I’ve been exploring the topic of using universal themes in writing, and here's another movie just chock full of 'em. Not many comedy movies do such a brilliant job of juxtaposing humor with heavy issues, but City Slickers is a gem of an example. Half the time you don't know whether to laugh or cry--if you're paying attention.

There are two big themes happening in this movie. First, there‘s Mitch, Phil, and Ed and their midlife crises. They go off on adventures to offset the growing truth that they are not getting any younger. Mitch voices the problem when he says, "what if this is the best I'll ever look, the best I'll ever be, the best I'll ever do--and it's not very good?" The theme, then, is: how do we find true meaning and happiness in life--is it something we need to look for outside...or inside ourselves?
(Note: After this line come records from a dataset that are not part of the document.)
===== config.mk =====
export PLATFORM = sky130hd
export DESIGN_NAME = rvc_instr_aligner
export DESIGN_NICKNAME = d
export VERILOG_FILES = /design/src/rtl/rvc_align_pkg.sv /design/src/rtl/rvc_instr_aligner.sv
export SDC_FILE = /design/constraint.sdc
export NUM_CORES = 1
export LEC_CHECK = 0
export ABC_AREA = 1
export BUFFER_PORTS_ARGS = -buffer_cell sky130_fd_sc_hd__buf_2
export CORE_ASPECT_RATIO = 1.1
export CORE_MARGIN = 4
export CORE_UTILIZATION = 57
export DETAILED_ROUTE_END_ITERATION = 8
export GPL_TIMING_DRIVEN = 0
export HOLD_SLACK_MARGIN = 0.06
export MAX_ROUTING_LAYER = met4
export PLACE_DENSITY = 0.85
export SLEW_MARGIN = 20
export SYNTH_ARGS = -nofsm -noshare
export SYNTH_HDL_FRONTEND = slang
export SYNTH_SLANG_ARGS = --single-unit

===== constraint.sdc =====
create_clock -name aclk -period 2.6 [get_ports aclk]
set_input_delay 0.52 -clock aclk [delete_from_list [all_inputs] [get_ports aclk]]
set_output_delay 0.52 -clock aclk [all_outputs]
set_load 0.02 [all_outputs]

===== src/rtl/rvc_align_pkg.sv =====
// Shared types and helpers for the RV32IC instruction aligner.
// Holds the halfword buffer state encoding and the compressed-instruction test.
package rvc_align_pkg;

  typedef enum logic [1:0] {
    EMPTY      = 2'b00,
    HALF       = 2'b01,
    FULL       = 2'b10,
    EMPTY_SKIP = 2'b11
  } align_state_e;

  localparam logic [1:0] RVC_REGULAR = 2'b11;

  function automatic logic is_compressed(input logic [15:0] hw);
    return hw[1:0] != RVC_REGULAR;
  endfunction

endpackage


===== src/rtl/rvc_instr_aligner.sv =====
// RV32IC fetch-word to instruction aligner: takes 32-bit word-aligned fetch
// words (fetch_valid/fetch_ready, fetch_data, fetch_pc) and emits one aligned
// 16- or 32-bit instruction per handshake (instr_valid/instr_ready,
// instr_data, instr_pc, instr_comp). flush/flush_half redirect the stream;
// aclk is the clock and areset an asynchronous active-high reset.
module rvc_instr_aligner
  import rvc_align_pkg::*;
#(
  parameter int PC_W = 32
) (
  input  logic            aclk,
  input  logic            areset,
  input  logic            flush,
  input  logic            flush_half,
  input  logic            fetch_valid,
  output logic            fetch_ready,
  input  logic [31:0]     fetch_data,
  input  logic [PC_W-1:0] fetch_pc,
  output logic            instr_valid,
  input  logic            instr_ready,
  output logic [31:0]     instr_data,
  output logic [PC_W-1:0] instr_pc,
  output logic            instr_comp
);

  align_state_e    state_q, state_d;
  logic [31:0]     hbuf_q, hbuf_d;
  logic [PC_W-1:0] hpc_q, hpc_d;
  logic            ready_c;
  logic [15:0]     lo;
  logic            comp;

  assign lo   = hbuf_q[15:0];
  assign comp = is_compressed(lo);

  // No fetch word may be taken while reset is held.
  assign fetch_ready = ready_c & ~areset;

  always_comb begin
    state_d     = state_q;
    hbuf_d      = hbuf_q;
    hpc_d       = hpc_q;
    ready_c     = 1'b0;
    instr_valid = 1'b0;
    instr_data  = '0;
    instr_pc    = '0;
    instr_comp  = 1'b0;
    unique case (state_q)
      EMPTY: begin
        ready_c = 1'b1;
        if (fetch_valid) begin
          hbuf_d  = fetch_data;
          hpc_d   = fetch_pc;
          state_d = FULL;
        end
      end
      EMPTY_SKIP: begin
        ready_c = 1'b1;
        if (fetch_valid) begin
          hbuf_d[15:0] = fetch_data[31:16];
          hpc_d        = fetch_pc + PC_W'(2);
          state_d      = HALF;
        end
      end
      FULL: begin
        instr_valid = 1'b1;
        instr_pc    = hpc_q;
        instr_comp  = comp;
        instr_data  = comp ? {16'h0, lo} : hbuf_q;
        if (instr_ready) begin
          if (comp) begin
            hbuf_d[15:0] = hbuf_q[31:16];
            hpc_d        = hpc_q + PC_W'(2);
            state_d      = HALF;
          end else begin
            hpc_d   = hpc_q + PC_W'(4);
            state_d = EMPTY;
          end
        end
      end
      HALF: begin
        ready_c    = instr_ready;
        instr_pc   = hpc_q;
        instr_comp = comp;
        if (comp) begin
          instr_valid = 1'b1;
          instr_data  = {16'h0, lo};
          if (instr_ready) begin
            if (fetch_valid) begin
              hbuf_d  = fetch_data;
              hpc_d   = fetch_pc;
              state_d = FULL;
            end else begin
              hpc_d   = hpc_q + PC_W'(2);
              state_d = EMPTY;
            end
          end
        end else begin
          // Upper half of a straddling instruction comes straight from the
          // fetch port, so it is only valid while a word is offered.
          instr_valid = fetch_valid;
          instr_data  = {fetch_data[15:0], lo};
          if (instr_ready && fetch_valid) begin
            hbuf_d[15:0] = fetch_data[31:16];
            hpc_d        = fetch_pc + PC_W'(2);
          end
        end
      end
      default: state_d = EMPTY;
    endcase
    if (flush) begin
      instr_valid = 1'b0;
      ready_c     = 1'b0;
      hbuf_d      = hbuf_q;
      hpc_d       = hpc_q;
      state_d     = flush_half ? EMPTY_SKIP : EMPTY;
    end
  end

  always_ff @(posedge aclk or posedge areset) begin
    if (areset) begin
      state_q <= EMPTY;
      hbuf_q  <= '0;
      hpc_q   <= '0;
    end else begin
      state_q <= state_d;
      hbuf_q  <= hbuf_d;
      hpc_q   <= hpc_d;
    end
  end

endmodule


==> metrics.md, run 1 <==
| Metric | Value |
|---|---|
| DRT antenna net count | 0 |
| Worst endpoint required time | between 2 and 2.5 ns |
| Slew Limit Fails | 0 |
| Die width | 112.7 um |
| RSZ-0062 raised after global routing | yes |
| Arr. time, crit path | 2.04 ns |
| M1 WL | 9.997 mm |
| Setup TNS | 0 ns |
| Slowest CP cell | dfrtp_1 |
| Pwr dens | about 1200 nW/um^2 |
| Area delta synth->final | 19.93% |
| Mapped Area | ~6900 sq um |
| Pre-CTS setup slack | -0.4848 ns |
| Seq/Total Area, Yosys | 0.2405 |
| Num CTS Buffers | 9 |
| Register bit total from synthesis | 66 |
| CTS tree | done |
| R2R setup slack | 0.15 ns |
| Int Pwr | 4.658 mW |
| Reg2Reg Depth | 14 |
| Later-pin clock latency in the skew report | 0.36 ns |
| Fillers | approximately 1100 |
| First-pass GRT wire length | around 43 mm |
| # DRC | 0 |
| Row cnt | 41 |
| Count of final setup violators | 0 |
| Async SR Flop Fraction | 1.000 |
| NumNets Final | 1399 |
| Die Area | between 10000 and 15000 sq um |
| MaxCap Viol Count | 0 |
| Critical R2R Capture | hpc_q[22] |
| Net Count, Synth | around 1200 |
| IO Pins | 137 |
| Clock power share | 0.146 |
| Vias | around 8900 |
| Tmin final | 2.565 ns |
| Status | complete, no violations |
| LEAKAGE | 4.357 nW |
| Crit end category | output pin |
| Syn_area_per_cell | 5.870 sq um |
| Syn. warnings | 0 |
| Delay-heaviest family, CP | buffers and inverters |
| Comb pwr share | 0.652 |
| Cells after Synth | 1170 |
| Port bufs | between 100 and 150 |
| Fmax | 389.9 MHz |
| Worst Path Buf+Inv | 3 |
| WL final | 27.92 mm |
| HPWL after DPL | between 20 and 25 mm |
| Clk sink count | 66 |
| Fin. Hold Viols | 0 |
| Pin count of the biggest net entering global routing | 40 |
| Slew headroom | 0.5183 |
| H-tree depth | 3 |
| Hold crit path type | in2async |
| R2R Path Start | state_q[1] |
| Vias per std cell | approximately 6.0 |
| All-Layer GR Usage | 0.4082 |
| Largest fanout on the critical path | 9 |
| Clock buffer depth | 2 |
| CTS Hold Buffers Added | 0 |
| Part of the cycle the worst path needs | 0.9864 |
| Vias in the first global route | 8203 |
| VDD IR max | 0.7731 mV |
| Per-cell routed wire length | 18.91 um |
| GRT overflow | 0 |
| Initial Util | 0.5898 |
| CP startpoint kind | register |
| Clock Pin Slew Worst Setup and Hold Paths | 0.06 ns |
| Cell chain of the critical path | inv_1, ha_1, clkinv_1, a211oi_1, buf_2 |
| Initial antenna violation count | 0 |
| Area contributors post-synth | dfrtp_1, nand2_1, inv_1 |
| Routability cong. | 1.064 |
| Sw frac | 0.5429 |
| Critical Path Stages | 5 |
| Critical path class | reg2out |
| Core Region | 11640 sq um |
| Layout cells sized above 1 | 0.1771 |
| Die Height | 123.1 um |
| Clock Skew | 0.008955 ns |
| Router iterations before antenna repair | 6 |
| Iteration-0 DRC count of the detailed router | 1216 |
| Area leader, netlist | dfrtp_1 |
| Fin worst setup slack | 0.03547 ns |
| Root buffer cell | clkbuf_16 |
| Psw | 5.532 mW |
| Post-synth top area share | 0.2405 |
| Worst-margin pin slew | just over 0.7 ns |
| WL met3 | 3.320 mm |
| Top routing layer in use | met4 |
| Cell variety after synth | 48 |
| Post-synth EDFFs | 0 |
| Main synth FF type | dfrtp_1 |
| Max stage delay on crit path | 0.41 ns |
| Seq pwr share | 0.203 |
| Antenna diodes | 0 |
| Met2 wire len | 12.57 mm |
[per-stage QoR]
stage,instances,power [mW],hold slack (ns),area [sq um],util
2_1_floorplan,1170,6.252,0.4524,6868,-
3_3_place_gp,1455,8.137,0.4694,7731,0.6639
3_5_place_dp,1456,8.233,0.4776,7761,0.6665
4_1_cts,1472,9.824,0.1840,8152,0.7000
5_1_grt,1477,10.86,0.2110,8237,0.7073
6_report,1477,10.19,0.1730,8237,0.7073
[layout make-up]
class / count / area (sq um) / share of cell area
sequential: 66 / 1652 / 0.2005
clock buffer: 10 / 229.0 / 0.02780
clock inverter: 6 / 115.1 / 0.01398
tap: 150 / 187.7 / 0.02279
inverter: 170 / 640.6 / 0.07778
multi-input combinational: 887 / 4398 / 0.5340
timing repair buffer: 142 / 750.7 / 0.09114
buffer: 46 / 264.0 / 0.03205
[layout by cell type, fill, tap and decap left out, types with 3 or more instances in the layout]
cell type    n
bufinv_16    3
a31oi_1      7
nand4_1     16
xor2_1      10
clkbuf_16    9
clkbuf_4     5
nand2_2      3
nor2_1     134
o211ai_1     5
o31ai_1      3
dfrtp_1     66
clkbuf_1    14
a22oi_1     22
buf_4       10
a21boi_0     3
nand2_1    341
inv_2        7
nor2_4       6
o21ai_1     20
nand3_1     92
nor3_1      11
o21ai_0     61
buf_2      149
inv_1      161
ha_1         5
buf_6        5
mux2_4       4
mux2_2       9
nor2_2       6
a21oi_1     66
o22ai_1     20
a21boi_1     4
clkbuf_2     4
a22o_1      13
o221ai_1     3
[power by group through the flow]
stage	clock, mW	sequential [mW]	combinational (mW)
final	1.48	2.06	6.64
after global routing	1.52	2.11	7.23
after floorplan	0	1.85	4.40
after CTS	1.46	2.03	6.33
after detailed placement	0	2.04	6.20
after global placement	0	2.02	6.11
[how the worst max path moves through the flow]
stage,start,to,slack [ns]
finish,state_q[0],instr_valid,0.04
global route,state_q[0],instr_data[17],-0.05
CTS,state_q[1],instr_data[18],-0.02
detailed placement,state_q[0],instr_data[18],-0.48
global placement,areset,hpc_q[19],-0.67
floorplan,state_q[0],fetch_ready,0.31
[Yosys cell counts, types with 4 or more instances]
master      n
nand2_1   341
inv_1     162
nor2_1    135
nand3_1    92
a21oi_1    66
dfrtp_1    66
o21ai_0    61
a22oi_1    22
clkbuf_1   22
o21ai_1    21
o22ai_1    20
buf_2      16
nand4_1    16
a22o_1     13
nor3_1     11
xor2_1     10
mux2_2      9
nor2_2      8
a31oi_1     7
ha_1        7
inv_2       7
o211ai_1    5
a21boi_1    4
mux2_4      4
[worst register-to-register path, cell delays in order, from the launching register on]
cell      delay [ns]
dfrtp_1         0.41
inv_1           0.14
ha_2            0.30
inv_2           0.13
nor2_4          0.22
inv_2           0.10
nand2_4         0.09
inv_2           0.05
o21ai_2         0.17
nor2_2          0.12
inv_2           0.11
clkbuf_4        0.23
a21oi_1         0.06
nand2_1         0.14
nand2_1         0.07
[state kept, by name, summed over array words and instances (netlist names)]
| signal | count |
|---|---|
| hbuf_q | 32 |
| hpc_q | 32 |
| state_q | 2 |
[what timing repair did]
item,in CTS,in global routing
setup endpoints to repair,64,60
pin swaps,1,2
buffers inserted,1,5
hold endpoints to repair,0,0
resized for setup,18,15
[layer usage]
layer | vias up | global-route usage
met2 | 702 | 0.6493
met4 | 0 | 0.2539
li1 | 4126 | -
met5 | - | -
met1 | 3893 | 0.4894
met3 | 172 | 0.06070
[logic make-up (layout without fill, tap and decap cells)]
family / Yosys count / count (layout) / synth area share
fa+ha+maj: 7 / 7 / 0.01275
xor+xnor: 12 / 12 / 0.01530
simple gates: 618 / 618 / 0.3748
mux: 13 / 13 / 0.02350
flops: 66 / 66 / 0.2405
compound gates: 237 / 237 / 0.2068
buf+inv: 217 / 374 / 0.1264
Note: power is estimated with default switching activity, not from simulation.
==> run 2, diff against run 1 <==
Settings changed: SETUP_SLACK_MARGIN set to 0.2.
==> metrics.md, run 2 (synthesis gave the netlist of run 1 again) <==
| Metric | Value |
|---|---|
| Later-pin clock latency in the skew report | 0.35 ns (about the same) |
| Worst endpoint required time | 2.08 ns (about the same) |
| Clk sink count | 66 (unchanged) |
| WHS | 0.1764 ns (+0.003380 ns) |
| Max stage delay on crit path | 0.39 ns (-0.02 ns) |
| Tmin final | 2.490 ns (-0.07438 ns) |
| LEAKAGE | 4.513 nW (+3.6%) |
| Fin worst setup slack | 0.1098 ns (+0.07438 ns) |
| WL final | 29.94 mm (+7.2%) |
| Psw | 5.876 mW (+6.2%) |
| Initial antenna violation count | 0 (unchanged) |
| Pwr dens | 1262 nW/um^2 (+2.0%) |
| CP startpoint kind | register |
| Cell chain of the critical path | inv_2, ha_2, clkbuf_8, buf_6, a22o_1, nand2_4, inv_2, buf_6 |
| Fillers | 983 (-8.8%) |
| Sw frac | 0.5430 (about the same) |
| Vias per std cell | 6.289 (+4.4%) |
| Slowest CP cell | dfrtp_1 |
| Initial Util | 0.5898 (unchanged) |
| Seq pwr share | 0.193 (-0.010) |
| GRT overflow | 0 (unchanged) |
| CTS tree | done |
| Comb pwr share | 0.670 (+0.018) |
| Slew Limit Fails | 0 (unchanged) |
| Count of final setup violators | 0 (unchanged) |
| Delay-heaviest family, CP | buffers and inverters |
| Fmax | 401.6 MHz (+3.0%) |
| Pin count of the biggest net entering global routing | 40 (unchanged) |
| Area after DPL | 7761 sq um (unchanged) |
| H-tree depth | 3 (unchanged) |
| Router iterations before antenna repair | 8 (+2) |
| Crit end category | output pin |
| Fin area | 8577 sq um (+4.1%) |
| Vias in the first global route | 8320 (+1.4%) |
| Slew headroom | 0.5060 (-0.01225) |
| Vias | 9307 (+4.7%) |
| Top flop regs | hbuf_q: 32 flops, hpc_q: 32 flops, state_q: 2 flops |
| Clock Skew | 0.006239 ns (-0.002715 ns) |
| Die width | 112.7 um (unchanged) |
| Most frequent cells in the layout | nand2_1, inv_1, nor2_1, buf_2, nand3_1 |
| Row cnt | 41 (unchanged) |
| Clock power share | 0.137 (-0.009) |
| Worst-margin pin slew | 0.7410 ns (+0.02389 ns) |
| NumNets Final | 1402 (+0.21%) |
| Core Region | 11640 sq um (unchanged) |
| Clock Pin Slew Worst Setup and Hold Paths | 0.06 ns (about the same) |
| VDD IR max | 0.9143 mV (+18%) |
| First-pass GRT wire length | 43.27 mm (+0.66%) |
| Port bufs | 135 (unchanged) |
| Total power | 10.82 mW (+6.2%) |
| Reg area | 1653 sq um (about the same) |
| Hold crit path type | in2async |
| Arr. time, crit path | 1.97 ns (-0.07 ns) |
| Layout cells sized above 1 | 0.2083 (+0.03118) |
| Num CTS Buffers | 9 (unchanged) |
| Status | complete, no violations |
| Antenna diodes | 0 (unchanged) |
| Critical path class | reg2out |
| Per-cell routed wire length | 20.23 um (+7.0%) |
| Fin. Hold Viols | 0 (unchanged) |
| # DRC | 0 (unchanged) |
| Root buffer cell | clkbuf_16 |
| HPWL after DPL | 20.76 mm (unchanged) |
| MaxCap Viol Count | 0 (unchanged) |
| Worst Path Buf+Inv | 5 (+2) |
| DRT antenna net count | 0 (unchanged) |
| Routability cong. | 1.064 (unchanged) |
| Die Area | 13870 sq um (unchanged) |
| IO Pins | 137 (unchanged) |
| Part of the cycle the worst path needs | 0.9578 (-0.02861) |
| Iteration-0 DRC count of the detailed router | 1323 (+8.8%) |
| Post-Route Utilization | 0.7365 (+0.02923) |
| Int Pwr | 4.945 mW (+6.2%) |
| Pre-CTS setup slack | -0.4848 ns (unchanged) |
| Largest fanout on the critical path | 10 (+1) |
| Die Height | 123.1 um (unchanged) |
| Clock buffer depth | 2 (unchanged) |
| CTS Hold Buffers Added | 0 (unchanged) |
| RSZ-0062 raised after global routing | yes |
| Area delta synth->final | 24.89% |
| Commonest non-fill, non-tap cell in the layout | nand2_1 |
| Multi-input gate area | 4528 sq um (+3.0%) |
| All-Layer GR Usage | 0.4120 (+0.003777) |
==> run 2: layout make-up <==
type,instances,area share
inverter,170,0.07571
buffer,47,0.03764
clock buffer,10,0.02670
timing repair buffer,144,0.1040
multi-input combinational,887,0.5279
tap,150,0.02188
sequential,66,0.1927
clock inverter,6,0.01342
==> run 2: routing by layer <==
layer | vias up | part of all wire | global-route usage
met5 | - | 0 | -
met4 | 0 | 0.075 | 0.2690
li1 | 4125 | - | -
met3 | 216 | 0.13 | 0.07391
met1 | 4146 | 0.34 | 0.4859
met2 | 820 | 0.46 | 0.6493
==> run 2: final timing paths <==
| check | from | endpoint | slack [ns] | cells after the start |
|---|---|---|---|---|
| min in group aclk | fetch_data[26] | hbuf_q[26] | 0.42 | 2 |
| max in group asynchronous | areset | hpc_q[2] | 1.85 | 3 |
| hold reg to reg | hbuf_q[31] | hbuf_q[31] | 0.50 | 2 |
| hold / removal | areset | hbuf_q[24] | 0.18 | 2 |
| setup reg to reg | state_q[1] | hbuf_q[7] | 0.20 | 7 |
| setup / recovery | state_q[0] | instr_data[23] | 0.11 | 8 |
==> run 2: power groups by stage <==
| stage | sequential, mW | clock, mW | combinational, mW |
|---|---|---|---|
| after CTS | 2.03 | 1.46 | 6.50 |
| final | 2.09 | 1.48 | 7.25 |
| after floorplan | 1.85 | 0 | 4.40 |
| after detailed placement | 2.04 | 0 | 6.20 |
| after global placement | 2.02 | 0 | 6.11 |
| after global routing | 2.13 | 1.52 | 7.77 |
==> run 2: through the flow <==
stage,setup TNS (ns),instances
2_1_floorplan,0,1170
3_3_place_gp,-50.01,1455
3_5_place_dp,-6.355,1456
4_1_cts,0,1477
5_1_grt,0,1480
6_report,0,1480
==> run 2: what timing repair did <==
action                                  CTS  global route
buffers inserted                          4             3
pin swaps                                 2            14
hold endpoints to repair                  0             0
gates cloned                              1             0
resized for setup                        41           103
endpoints found under the setup margin   81            81
==> run 3, diff against run 2 <==
Settings changed: CORE_MARGIN 4 to 2, RECOVER_POWER set to 25, SETUP_SLACK_MARGIN 0.2 to not set.
==> metrics.md, run 3 (synthesis gave the netlist of run 1 again) <==
| Metric | Value |
|---|---|
| Iteration-0 DRC count of the detailed router | 1128 (-15%) |
| Slew headroom | -0.08272 (-0.5887) |
| Crit end category | output pin |
| Commonest non-fill, non-tap cell in the layout | nand2_1 |
| CP startpoint kind | register |
| Setup TNS | -0.02667 ns (-0.02667 ns) |
| Post-Route Utilization | 0.6909 (-0.04564) |
| First-pass GRT wire length | 43.66 mm (+0.91%) |
| Antenna diodes | 0 (unchanged) |
| Hold Startpoint | fetch_pc[0] |
| Vias per std cell | 6.059 (-3.7%) |
| Pwr dens | 1241 nW/um^2 (-1.6%) |
| Root buffer cell | clkbuf_16 |
| Clock Pin Slew Worst Setup and Hold Paths | 0.06 ns (about the same) |
| Status | finished, violations left |
| HPWL after DPL | 21.38 mm (+3.0%) |
| Layout cells sized above 1 | 0.1760 (-0.03229) |
| Fin area | 8205 sq um (-4.3%) |
| All-Layer GR Usage | 0.4546 (+0.04265) |
| WL final | 28.41 mm (-5.1%) |
| Vias | 8955 (-3.8%) |
| Vias in the first global route | 8401 (+0.97%) |
| Clock Skew | 0.008167 ns (+0.001928 ns) |
| Fillers | 1150 (+17%) |
| Later-pin clock latency in the skew report | 0.35 ns (about the same) |
| WHS | 0.4177 ns (+0.2413 ns) |
| Per-cell routed wire length | 19.22 um (-5.0%) |
| Num CTS Buffers | 9 (unchanged) |
| Tmin final | 2.627 ns (+0.1365 ns) |
| RSZ-0062 raised after global routing | yes |
| CTS Hold Buffers Added | 0 (unchanged) |
| Core Region | 11880 sq um (+2.0%) |
| Router iterations before antenna repair | 7 (-1) |
| NumNets Final | 1396 (-0.43%) |
| Fin. Hold Viols | 0 (unchanged) |
| Die Height | 119.1 um (-3.2%) |
| Row cnt | 42 (+2.4%) |
| Hold crit path type | in2reg |
| DRT antenna net count | 0 (unchanged) |
| Port bufs | 135 (unchanged) |
| Max stage delay on crit path | 0.39 ns (about the same) |
| Area delta synth->final | 19.48% |
| Most frequent cells in the layout | nand2_1, inv_1, buf_2, nor2_1, nand3_1 |
| Slew Limit Fails | 35 (+35) |
| MaxCap Viol Count | 1 (+1) |
| Die width | 108.7 um (-3.6%) |
| H-tree depth | 3 (unchanged) |
| # DRC | 0 (unchanged) |
| IO Pins | 137 (unchanged) |
| Critical path class | reg2out |
| Count of final setup violators | 1 (+1) |
| Failing checks | max-capacitance violations, max-slew violations, negative setup slack |
| Fmax | 380.7 MHz (-5.2%) |
| Worst-margin pin slew | 1.615 ns (+0.8742 ns) |
| Clk sink count | 66 (unchanged) |
| Initial antenna violation count | 0 (unchanged) |
| Routability cong. | 1.026 (-3.5%) |
| Pin count of the biggest net entering global routing | 35 (-13%) |
| Fin worst setup slack | -0.02667 ns (-0.1365 ns) |
| R2R Path Start | state_q[1] |
| Die Area | 12940 sq um (-6.7%) |
| Part of the cycle the worst path needs | 1.010 (+0.05251) |
| Largest fanout on the critical path | 9 (-1) |
| GRT overflow | 0 (unchanged) |
| LEAKAGE | 4.345 nW (-3.7%) |
| CTS tree | done |
| Area after DPL | 7759 sq um (about the same) |
| Worst endpoint required time | 2.08 ns (about the same) |
| Clock buffer depth | 2 (unchanged) |
| Worst Setup SP | state_q[0] |
| Initial Util | 0.5783 (-0.01149) |
| Top flop regs | hbuf_q: 32 flops, hpc_q: 32 flops, state_q: 2 flops |
| Pre-CTS setup slack | -0.6077 ns (-0.1229 ns) |
| Cell chain of the critical path | inv_1, ha_1, clkinv_1, a211oi_1, buf_2 |
| Slowest CP cell | dfrtp_1 |
| Arr. time, crit path | 2.11 ns (+0.14 ns) |
| VDD IR max | 0.7700 mV (-16%) |
run 3: metrics by stage:
stage,power (mW),instances
4_1_cts,9.854,1475
5_1_grt,10.81,1478
3_3_place_gp,8.153,1459
2_1_floorplan,6.252,1170
6_report,10.18,1478
3_5_place_dp,8.258,1460
run 3: area by class of cell:
type	instances	area [sq um]	share of cell area
clock inverters	6	115.1	0.01403
plain buffers	45	249.0	0.03034
clock buffers	10	229.0	0.02790
well taps	154	192.7	0.02348
flip-flops and latches	66	1653	0.2014
inverters	170	639.4	0.07792
multi-input cells	887	4405	0.5369
repair buffers	140	721.9	0.08798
Can true happiness be found, or do we just have to settle for a mediocre life and learn to live with it? This major theme is closely tied up with the second one, and by answering the latter, the former is solved.

The second theme is presented by Curly, the trail boss. He looks at Mitch and says, "do you want to know what the secret of happiness is?" Mitch says yes and Curly holds up his finger. "It's this," Curly says. "One thing." "What? Your finger?" Mitch says. Curly explains the secret of happiness is different for each person--you have to go figure what it is, but when you do, you'll know it--and you'll be happy.

It may sound trite and simple, but when the three friends run into real danger and have to make tough choices, they find that being true to who they are and what they believe in is what leads them to their "one thing." For Mitch, it's risking his life to save Norman, the calf, as he's swept downriver. Yet, it's bigger than that. Mitch is suffering from feeling unimportant, that his life is meaningless, makes no difference to anyone, doesn't matter. But when he saves Norman, his act mattered--maybe just to a cow, but the symbolism to Mitch is huge. He made a decision and gave it all he had because he believed it was the right thing to do. He wasn't standing on the sidelines anymore but engaging in life.

They all discovered, to their surprise, that happiness was in the last place they would ever imagine--inside them. Rather than look outside to find happiness, Mitch learns that he needed to change his attitude. "I'm just going to do everything better," he tells his wife when he gets home. There's a bit of Zen philosophy here--the collect water, chop wood realization that joy can be found in simple unimportant tasks, because even those kinds of tasks have value. This reminds me of the Scripture: "Therefore, whether you eat or drink, or whatever you do, do all to the glory of God" (1 Cor. 10:31).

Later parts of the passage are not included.